## Your assignment
Copy every line of the data that contains the string "default".

## Extracted entries
### config.mk
export PLATFORM = sky130hd
export DESIGN_NAME = bidir_io_port
export DESIGN_NICKNAME = d
export VERILOG_FILES = /design/src/rtl/bidir_io_port.sv
export SDC_FILE = /design/constraint.sdc
export NUM_CORES = 1
export LEC_CHECK = 0
export CORE_MARGIN = 3
export CORE_UTILIZATION = 30
export DETAILED_ROUTE_END_ITERATION = 7
export SLEW_MARGIN = 15
export SYNTH_ARGS = -nofsm -noshare
export SYNTH_HDL_FRONTEND = slang
export SYNTH_SLANG_ARGS = --single-unit
### constraint.sdc
create_clock -name clk -period 4.7 [get_ports clk]
set_input_delay 0.705 -clock clk [delete_from_list [all_inputs] [get_ports clk]]
set_output_delay 0.705 -clock clk [all_outputs]
set_load 0.05 [all_outputs]
### src/rtl/bidir_io_port.sv
// WIDTH-bit bidirectional I/O port: output data register, turnaround-guarded tri-state mask, pad synchroniser.
// Optional edge interrupts are built when BIDIR_IO_PORT_EDGE_IRQ_EN is defined.
module bidir_io_port #(
  parameter int WIDTH       = 8,
  parameter int SYNC_STAGES = 2,
  parameter int TURN_CYCLES = 2
) (
  input  logic             clk,
  input  logic             reset,
  input  logic             data_wr,
  input  logic [WIDTH-1:0] data_in,
  input  logic             tri_wr,
  input  logic [WIDTH-1:0] tri_in,
  output logic [WIDTH-1:0] pad_o,
  output logic [WIDTH-1:0] pad_t,
  input  logic [WIDTH-1:0] pad_i,
  output logic [WIDTH-1:0] rd_data,
  output logic             busy,
  input  logic [WIDTH-1:0] irq_clr,
  output logic [WIDTH-1:0] irq_flags,
  output logic             irq
);

  typedef enum logic {
    IDLE,
    TURN
  } state_t;

  localparam logic [3:0] TURN_LOAD = 4'(TURN_CYCLES);

  state_t           state;
  logic [3:0]       turn_cnt;
  logic [WIDTH-1:0] pending;
  logic [WIDTH-1:0] enabling;
  logic [WIDTH-1:0] released_t;

  // Bits asked to go from high-Z to driven need the dead time; releases never wait.
  assign enabling   = pad_t & ~tri_in;
  assign released_t = pad_t | tri_in;

  // NOTE: registers are assigned with <= so every flop samples pre-edge values.
  always_ff @(posedge clk) begin
    if (reset) begin
      pad_o <= '0;
    end else if (data_wr) begin
      pad_o <= data_in;
    end
  end

  always_ff @(posedge clk) begin
    if (reset) begin
      state    <= IDLE;
      turn_cnt <= '0;
      pending  <= '0;
      pad_t    <= '1;
      busy     <= 1'b0;
    end else begin
      case (state)
        IDLE: begin
          if (tri_wr) begin
            if (enabling == '0 || TURN_CYCLES == 0) begin
              pad_t <= tri_in;
            end else begin
              pad_t    <= released_t;
              pending  <= tri_in;
              turn_cnt <= TURN_LOAD;
              busy     <= 1'b1;
              state    <= TURN;
            end
          end
        end
        TURN: begin
          if (tri_wr) begin
            // A new request restarts the full dead time; bits already driving stay driven.
            pad_t    <= released_t;
            pending  <= tri_in;
            turn_cnt <= TURN_LOAD;
          end else if (turn_cnt == 4'd1) begin
            pad_t    <= pending;
            turn_cnt <= '0;
            busy     <= 1'b0;
            state    <= IDLE;
          end else begin
            turn_cnt <= turn_cnt - 4'd1;
          end
        end
        default: begin
          state <= IDLE;
        end
      endcase
    end
  end

  logic [WIDTH-1:0] sync_q [SYNC_STAGES];

  // NOTE: synchroniser flops are reset explicitly so readback is defined right after reset.
  always_ff @(posedge clk) begin
    if (reset) begin
      for (int k = 0; k < SYNC_STAGES; k++) begin
        sync_q[k] <= '0;
      end
    end else begin
      sync_q[0] <= pad_i;
      for (int k = 1; k < SYNC_STAGES; k++) begin
        sync_q[k] <= sync_q[k-1];
      end
    end
  end

  assign rd_data = sync_q[SYNC_STAGES-1];

`ifdef BIDIR_IO_PORT_EDGE_IRQ_EN
  logic [WIDTH-1:0] rd_prev;
  logic [WIDTH-1:0] flags_next;

  // Set wins over a simultaneous clear.
  assign flags_next = (irq_flags & ~irq_clr) | (rd_data & ~rd_prev);

  always_ff @(posedge clk) begin
    if (reset) begin
      rd_prev   <= '0;
      irq_flags <= '0;
      irq       <= 1'b0;
    end else begin
      rd_prev   <= rd_data;
      irq_flags <= flags_next;
      irq       <= |flags_next;
    end
  end
`else
  logic unused_irq_clr;

  assign unused_irq_clr = ^irq_clr;
  assign irq_flags      = '0;
  assign irq            = 1'b0;
`endif

endmodule

# == Word-level counts from Yosys, hierarchy flattened ==
# Memory sizes are Yosys's and may differ from the RTL's.
# Cells that the tools add are included.
# classes
add_sub_neg,1
multipliers,0
n_div,0
magnitude_cmp,0
eq_ne,7
shift,0
muxes,29
bitwise,6
n_reduce_logical,5
# ops
operator,n
$mux 8,9
$pmux 8 s2,2
$mux 4,4
$mux 1,11
$and 8x8->8,1
$logic_not 8->1,1
$ne 2x2->1 const B,4
$not 8->8,1
$or 8x8->8,1
$pmux 4 s2,1
$eq 4x1->1 const B,1
$pmux 1 s2,2
$reduce_and 2->1,2
$reduce_and 4->1,1
$sub 4x1->4 const B,1
$ne 3x2->1 const B,1
$reduce_and 3->1,1
$ne 2x1->1 const B,1
$or 1x1->1,2
$not 1->1,1
# word_totals
register_bits,30
latch_bits,0
ramBits,16
rom_bits,0
input_bits,36
output_inout_bits,34
elab_cells,55
n_memories,1
# memory_table
name,depth,width,rd,rd_clocked_by_memory_dff,wr,line_no,rtl
sync_q,2,8,2,0,2,94,logic [WIDTH-1:0] sync_q [SYNC_STAGES];

# == Longest topological paths before layout ==
# Gate-level depths: netlist (run 1).
# logic_depth
ltp_word,6
depth_mapped,9
depth_no_buf,7

# == Worst setup path before layout (run 1) ==
# No wires, ideal clock.
# synth_path
path_type,input-to-reg
start,input tri_in[4]
end,register pending[0]
setup_ns,0.128
arrival_time_ns,1.724
required_ns,4.572
slack_ns,2.849
path_stages,5
path_cell_list,nand2b_2 > o221ai_2 > o311ai_4 > mux2i_1 > nor2_1
# synth_between
elab_chain_cells,5
# synth_rtl
element,line_no,rtl
"start, declared",13,"input logic [WIDTH-1:0] tri_in,"
$not 8->8,38,assign enabling = pad_t & ~tri_in;
$and 8x8->8,38,
$logic_not 8->1,61,if (enabling == '0 || TURN_CYCLES == 0) begin
$ne 2x2->1 (no source line),--,
$reduce_and 3->1 (no source line),--,
"end signal, assigned",65,pending <= tri_in;
"end signal, assigned",76,pending <= tri_in;
"end, declared",33,logic [WIDTH-1:0] pending;
# Every way passes these cells.
# A chain may end at the register's enable or synchronous reset.

# == Worst setup path after layout (run 1) ==
# layout_path
start,input tri_in[7]
end,register pending[3]
# The elaborated chain is that of the path after synthesis.

==> results summary, run 1 <==
The count of nets left with antenna violations after detail routing is 0. Setup repair after global routing left no endpoint under its margin. The worst ir drop on vdd is 0.165 mV.

After filler insertion, the fill cell instance count of the layout stands at 648. The first-pass iteration count of the detailed router is 4. The final cell count without fillers is 332. The normalized max-slew margin came out at 39.4%.

The top cell family by delay on the critical path is compound AO/OA/AOI/OAI gates. Measured along the x axis, the die boundary spans 87.5 um. The buffer count from post-CTS setup fixing came out at 0. The TritonCTS sink count is 46. The overall track demand over capacity in global routing is 10.7%. Routability-driven placement finished with a final weighted congestion of 0.765. The sequential area share after synthesis came out at 46.2%.

The reported max-cap violation count is 0. The total clock buffers created by CTS came out at 5. At the worst endpoint, the required time is 4.88 ns. The max-slew violation total from the final report came out at 0. The pin count of the biggest net entering global routing came out at 47.

The via total after detailed routing came out at 1476. The synthesized instance count is 213. The via count of the first global-routing pass is 1368.

In this run the number of H-tree levels came out at 2. The synthesized design contains 46 register bits. The maximum fanout along the worst path came out at 8. The post-synthesis cell area is 0.00199 sq mm. The hold violation count in the final report is 0. The routed via count divided by cell count is 4.45. The maximum clock frequency came out at 0.443 GHz. The flow ran to the end, and the final reports show no timing, DRC or antenna violations. The leakage component of the power came out at 1.10 nW. The clock transition at the registers of the reported paths is 0.08 ns. The number of antenna violations at the first check in global routing is 0.

The die is 87.5 um tall. The number of violations reported at the end of detailed-routing iteration 0 came out at 91. Dividing the detail-routed wire length by the instance count gives 11.7 um. The repair_antennas step left the layout with diodes totalling 0. The DRC violation count after routing came out at 0.

The number of distinct standard cells referenced by the synthesized netlist came out at 31. The share of Yosys cell area claimed by the top area cell type is 46.2%. The shortest period the worst path allows came out at 2.26 ns. The transition time of the tightest slew-check pin is 0.907 ns. The number of rows in the core area is 29.

The root buffer cell chosen for the clock tree is sky130_fd_sc_hd__clkbuf_8. From synthesis to final layout, the design area changed by 30.9%. After synthesis, the cell types taking the most area are sky130_fd_sc_hd__dfxtp_1 46%, sky130_fd_sc_hd__mux2i_1 9.5%, sky130_fd_sc_hd__buf_4 6.4%. The later pin in the worst-skew pair is clocked with a latency of 0.30 ns.

The critical path is of the input port to flop type. The cell with the largest stage delay on the worst path is sky130_fd_sc_hd__o311ai_4. STA classifies the critical path endpoint as a flop. The worst min-delay path category is flop to flop. The delay of the slowest critical-path stage is 0.58 ns. The initial utilization of the core area, before any placement, comes to 31.2%.

Wires add up to 3870 um. The buffers plus inverters on the worst setup path came out at 1. The final total negative setup slack came out at 0 ns. The number of buffers added to fix hold violations after cts came out at 0.

The number of synthesis warnings is 0. The total power is 0.974 mW. STA puts the critical path data arrival time at 2.43 ns.

TritonCTS built the clock tree. The first-pass GRT wire length is 6340 um. Global routing finished with a remaining overflow of 0. The floorplan step defined a die boundary enclosing 0.00765 sq mm. The power density normalized to cell area came out at 374 mW/mm^2. Summed over all nets, the half-perimeter wirelength after detailed placement is 2750 um.

The number of port buffers is 52. The floorplan step defined a core boundary enclosing 0.00639 sq mm. In this run, post-CTS repair resized a total of 0 instances. Traced cell by cell, the critical path runs through clkdlybuf4s50_1 -> nand2b_1 -> o2111ai_4 -> o311ai_4 -> mux2i_1 -> nor2_1. The final cycle utilization of the critical path is 48.0%. During I/O placement, the number of pins put on the boundary was 70.

The largest total area in the synthesized netlist belongs to sky130_fd_sc_hd__dfxtp_1. The proportion of layout cells with a drive suffix above 1 is 5.49%. The longest clock path from root to sink contains 2 buffers.

Setup violations remaining at the end of the flow were counted as 0. The final net count is 294. The mean post-synth cell area is 9.35 sq um. The startpoint kind of the worst setup timing path is an input port. Measured on the finished design, the core utilization comes to 40.8%. For the final database, setup skew stands at 0.0101 ns.

The number of placed instances, taps included came out at 324.
## report_power, final
part | leakage [nW] | total (mW) | internal (mW) | switching, mW
sequential | 0.380 | 0.425 | 0.413 | 0.0122
clock | 0.0714 | 0.361 | 0.227 | 0.134
combinational | 0.645 | 0.188 | 0.0734 | 0.115
total | 1.10 | 0.974 | 0.713 | 0.261
## synthesized netlist by cell type (all sizes together)
cell type / number
or2b: 2
clkbuf: 6
buf: 21
a21oi: 7
conb: 1
dfxtp: 46
o21ai: 16
o22ai: 2
inv: 11
nor2b: 17
a211oi: 5
or3b: 1
a21o: 1
nand2b: 7
or3: 1
nand2: 4
o221ai: 1
o31ai: 2
nor3: 3
nand4: 3
ha: 4
o2111ai: 1
mux2i: 19
o311ai: 1
nor2: 31
## cell type report
cell class                 instances  area (sq um)  area share [%]
timing repair buffer              53           528            20.2
multi-input combinational        137           878            33.7
clock buffer                       6          82.6            3.17
sequential                        46           921            35.3
inverter                          11          41.3            1.58
tap                               77          96.3            3.69
clock inverter                     2          60.1            2.30
## state kept, by name, indices dropped and copies added, names as in the netlist
register and flops:
pending 8, pad_o 8, state 1, pad_t 8
busy 1, turn_cnt 4, sync_q 16
## logic make-up (layout without fill, tap and decap cells)
family | count (synthesis) | in the layout | share of synthesized area (%)
AO/OA/AOI/OAI | 36 | 36 | 12.8
adder cells (fa/ha/maj) | 4 | 4 | 2.51
buffers and inverters | 38 | 72 | 11.2
flip-flops | 46 | 46 | 46.2
multiplexers | 19 | 19 | 9.55
other | 1 | 9 | 0.188
AND/OR/NAND/NOR | 69 | 69 | 17.5
## metrics by stage
stage	worst slack [ns]	area (sq um)	hold slack, ns
after floorplan	2.85	2020	0.414
after global placement	2.05	2460	0.418
after detailed placement	2.07	2460	0.427
after CTS	2.40	2610	0.447
after global routing	2.21	2610	0.460
final	2.44	2610	0.441
## layer usage
layer | routed length (um) | vias to the layer above | track usage [%] | part of all wire (%)
li1 | - | 768 | - | -
met3 | 154 | 6 | 3.60 | 4.0
met2 | 1890 | 29 | 17.1 | 49
met5 | 0 | - | 0 | 0
met1 | 1760 | 673 | 13.0 | 45
met4 | 73 | 0 | 4.60 | 1.9
## worst paths after layout
check | startpoint | to | slack [ns] | cells after the start
setup / recovery | tri_in[7] | pending[3] | 2.44 | 6
hold / removal | sync_q[0][5] | sync_q[0][13] | 0.44 | 1
setup reg to reg | turn_cnt[1] | pad_t[5] | 2.84 | 6
hold reg to reg | sync_q[0][5] | sync_q[0][13] | 0.44 | 1
## placed cells by master (no fill, tap or decap), types with 2 or more instances in the layout
cell type and instances:
sky130_fd_sc_hd__clkbuf_8 6, sky130_fd_sc_hd__o22ai_1 2, sky130_fd_sc_hd__nand4_1 3, sky130_fd_sc_hd__nand2_1 4, sky130_fd_sc_hd__mux2i_1 19, sky130_fd_sc_hd__ha_1 4
sky130_fd_sc_hd__conb_1 9, sky130_fd_sc_hd__a21oi_1 7, sky130_fd_sc_hd__nand2b_1 6, sky130_fd_sc_hd__nor2b_1 17, sky130_fd_sc_hd__dfxtp_1 46, sky130_fd_sc_hd__nor3_1 3
sky130_fd_sc_hd__inv_1 11, sky130_fd_sc_hd__nor2_1 31, sky130_fd_sc_hd__o21ai_0 11, sky130_fd_sc_hd__a211oi_1 5, sky130_fd_sc_hd__o31ai_1 2, sky130_fd_sc_hd__bufinv_16 2
sky130_fd_sc_hd__o21ai_1 5, sky130_fd_sc_hd__clkdlybuf4s50_1 52
Note: power is estimated with default switching activity, not from simulation.
==> run 2, diff against run 1 <==
==> constraint.sdc (replaced) <==
create_clock -name clk -period 2.2 [get_ports clk]
set_input_delay 0.33 -clock clk [delete_from_list [all_inputs] [get_ports clk]]
set_output_delay 0.33 -clock clk [all_outputs]
set_load 0.05 [all_outputs]
==> run 2 against run 1 <==
- clock skew is 0.0029 ns lower
- total power up 90%
- die area did not move
- sequential share of layout area is 0.12 points higher
- register-to-register slack worse by 2.5 ns
- sequential cell count is the same
- count of clock-buffer cells in the layout is 1 higher
- first-iteration DRC count fell by 41%
- global-route usage shrank 0.16 points
- critical path depth did not move
- core utilization down 0.14 points
- final cell count rose by 1.2%
- critical endpoint is now pad_t[4]
- largest cell class unchanged
[src/rtl/antares_hilo_sequencer_pkg.sv]
// rtl/antares_hilo_sequencer_pkg.sv - ALU op codes, FSM/accumulate encodings and op-decode helpers
package antares_hilo_sequencer_pkg;

  localparam logic [4:0] ALU_OP_ADD   = 5'd0;
  localparam logic [4:0] ALU_OP_ADDU  = 5'd1;
  localparam logic [4:0] ALU_OP_AND   = 5'd2;
  localparam logic [4:0] ALU_OP_DIV   = 5'd5;
  localparam logic [4:0] ALU_OP_DIVU  = 5'd6;
  localparam logic [4:0] ALU_OP_MFHI  = 5'd7;
  localparam logic [4:0] ALU_OP_MFLO  = 5'd8;
  localparam logic [4:0] ALU_OP_MTHI  = 5'd9;
  localparam logic [4:0] ALU_OP_MTLO  = 5'd10;
  localparam logic [4:0] ALU_OP_MULS  = 5'd11;
  localparam logic [4:0] ALU_OP_MULU  = 5'd12;
  localparam logic [4:0] ALU_OP_MADD  = 5'd13;
  localparam logic [4:0] ALU_OP_MADDU = 5'd14;
  localparam logic [4:0] ALU_OP_MSUB  = 5'd15;
  localparam logic [4:0] ALU_OP_MSUBU = 5'd16;

  typedef enum logic [1:0] {
    HILO_ST_IDLE,
    HILO_ST_MULT_WAIT,
    HILO_ST_DIV_START,
    HILO_ST_DIV_WAIT
  } hilo_state_e;

  typedef enum logic [1:0] {
    HILO_ACC_NONE,
    HILO_ACC_SET,
    HILO_ACC_ADD,
    HILO_ACC_SUB
  } hilo_acc_e;

  function automatic logic is_mult_op(input logic [4:0] op);
    return (op == ALU_OP_MULS)  || (op == ALU_OP_MULU)  ||
           (op == ALU_OP_MADD)  || (op == ALU_OP_MADDU) ||
           (op == ALU_OP_MSUB)  || (op == ALU_OP_MSUBU);
  endfunction

  function automatic logic is_mult_signed(input logic [4:0] op);
    return (op == ALU_OP_MULS) || (op == ALU_OP_MADD) || (op == ALU_OP_MSUB);
  endfunction

  function automatic hilo_acc_e mult_acc_kind(input logic [4:0] op);
    if ((op == ALU_OP_MADD) || (op == ALU_OP_MADDU)) return HILO_ACC_ADD;
    if ((op == ALU_OP_MSUB) || (op == ALU_OP_MSUBU)) return HILO_ACC_SUB;
    return HILO_ACC_SET;
  endfunction

  function automatic logic is_hilo_access(input logic [4:0] op);
    return is_mult_op(op) || (op == ALU_OP_DIV) || (op == ALU_OP_DIVU) ||
           (op == ALU_OP_MTHI) || (op == ALU_OP_MTLO) ||
           (op == ALU_OP_MFHI) || (op == ALU_OP_MFLO);
  endfunction

endpackage
**src/rtl/cpu_pkg.sv**
```systemverilog
// cpu_pkg: condition codes, comparator flag indices and branch FSM states shared by the CPU blocks.
package cpu_pkg;

    localparam logic [2:0] COND_ALWAYS = 3'd0;
    localparam logic [2:0] COND_EQ     = 3'd1;
    localparam logic [2:0] COND_NE     = 3'd2;
    localparam logic [2:0] COND_GT     = 3'd3;
    localparam logic [2:0] COND_LT     = 3'd4;
    localparam logic [2:0] COND_GE     = 3'd5;
    localparam logic [2:0] COND_LE     = 3'd6;
    localparam logic [2:0] COND_NEVER  = 3'd7;

    // LT is encoded as neither EQ nor GT being set.
    localparam int FLAG_EQ = 0;
    localparam int FLAG_GT = 1;

    typedef enum logic [1:0] {
        ST_IDLE,
        ST_EVAL,
        ST_COMMIT
    } br_state_e;

endpackage

```
**src/rtl/branch_cond_eval.sv**
```systemverilog
// branch_cond_eval: combinational condition-code test against the EQ/GT comparator flags.
module branch_cond_eval
    import cpu_pkg::*;
(
    input  logic [2:0] cond_i,
    input  logic [1:0] flags_i,
    output logic       taken_o
);

    logic eq;
    logic gt;

    assign eq = flags_i[FLAG_EQ];
    assign gt = flags_i[FLAG_GT];

    always_comb begin
        taken_o = 1'b0;
        case (cond_i)
            COND_ALWAYS: taken_o = 1'b1;
            COND_EQ:     taken_o = eq;
            COND_NE:     taken_o = !eq;
            COND_GT:     taken_o = gt;
            COND_LT:     taken_o = !eq && !gt;
            COND_GE:     taken_o = eq || gt;
            COND_LE:     taken_o = !gt;
            COND_NEVER:  taken_o = 1'b0;
            default:     taken_o = 1'b0;
        endcase
    end

endmodule

```
**src/rtl/branch_resolver.sv**
```systemverilog
// branch_resolver: owns the PC, resolves conditional branches over IDLE/EVAL/COMMIT and pulses done/flush.
// Define BRANCH_STATS_EN to add a saturating taken_count output.
module branch_resolver
    import cpu_pkg::*;
#(
    parameter int               WIDTH    = 16,
    parameter logic [WIDTH-1:0] RESET_PC = '0
) (
    input  logic             clk,
    input  logic             reset,
    input  logic             branch,
    input  logic [2:0]       cond,
    input  logic [WIDTH-1:0] target,
    input  logic             step,
    input  logic [WIDTH-1:0] flags,
    output logic [WIDTH-1:0] pc,
    output logic             busy,
    output logic             taken,
    output logic             done,
    output logic             flush
`ifdef BRANCH_STATS_EN
    ,
    output logic [15:0]      taken_count
`endif
);

    br_state_e        state_q, state_d;
    logic [WIDTH-1:0] pc_q, pc_d;
    logic [WIDTH-1:0] target_q, target_d;
    logic [2:0]       cond_q, cond_d;
    logic [1:0]       flags_q, flags_d;
    logic             taken_q, taken_d;
    logic             done_q, done_d;
    logic             flush_q, flush_d;
    logic             eval_taken;
    logic [WIDTH-1:0] pc_inc;
    logic             unused_flags;

    // Only EQ and GT carry meaning; the rest of the comparator word is dropped.
    assign unused_flags = ^flags[WIDTH-1:2];
    assign pc_inc       = pc_q + WIDTH'(1);

    branch_cond_eval u_cond_eval (
        .cond_i  (cond_q),
        .flags_i (flags_q),
        .taken_o (eval_taken)
    );

    always_comb begin
        state_d  = state_q;
        pc_d     = pc_q;
        target_d = target_q;
        cond_d   = cond_q;
        flags_d  = flags_q;
        taken_d  = taken_q;
        done_d   = 1'b0;
        flush_d  = 1'b0;
        case (state_q)
            ST_IDLE: begin
                if (branch) begin
                    cond_d   = cond;
                    target_d = target;
                    flags_d  = flags[1:0];
                    state_d  = ST_EVAL;
                end else if (step) begin
                    pc_d = pc_inc;
                end
            end
            ST_EVAL: begin
                taken_d = eval_taken;
                state_d = ST_COMMIT;
            end
            ST_COMMIT: begin
                pc_d    = taken_q ? target_q : pc_inc;
                done_d  = 1'b1;
                flush_d = taken_q;
                state_d = ST_IDLE;
            end
            default: state_d = ST_IDLE;
        endcase
    end

    always_ff @(posedge clk) begin
        if (reset) begin
            state_q  <= ST_IDLE;
            pc_q     <= RESET_PC;
            target_q <= '0;
            cond_q   <= COND_NEVER;
            flags_q  <= '0;
            taken_q  <= 1'b0;
            done_q   <= 1'b0;
            flush_q  <= 1'b0;
        end else begin
            state_q  <= state_d;
            pc_q     <= pc_d;
            target_q <= target_d;
            cond_q   <= cond_d;
            flags_q  <= flags_d;
            taken_q  <= taken_d;
            done_q   <= done_d;
            flush_q  <= flush_d;
        end
    end

`ifdef BRANCH_STATS_EN
    logic [15:0] count_q, count_d;

    assign count_d = (state_q == ST_COMMIT && taken_q && count_q != 16'hFFFF) ? count_q + 16'd1 : count_q;

    always_ff @(posedge clk) begin
        if (reset) count_q <= '0;
        else       count_q <= count_d;
    end

    assign taken_count = count_q;
`endif

    assign pc    = pc_q;
    assign busy  = (state_q != ST_IDLE);
    assign taken = taken_q;
    assign done  = done_q;
    assign flush = flush_q;

endmodule

```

## Solution below
        default: begin
Note: power is estimated with default switching activity, not from simulation.
            default:     taken_o = 1'b0;
            default: state_d = ST_IDLE;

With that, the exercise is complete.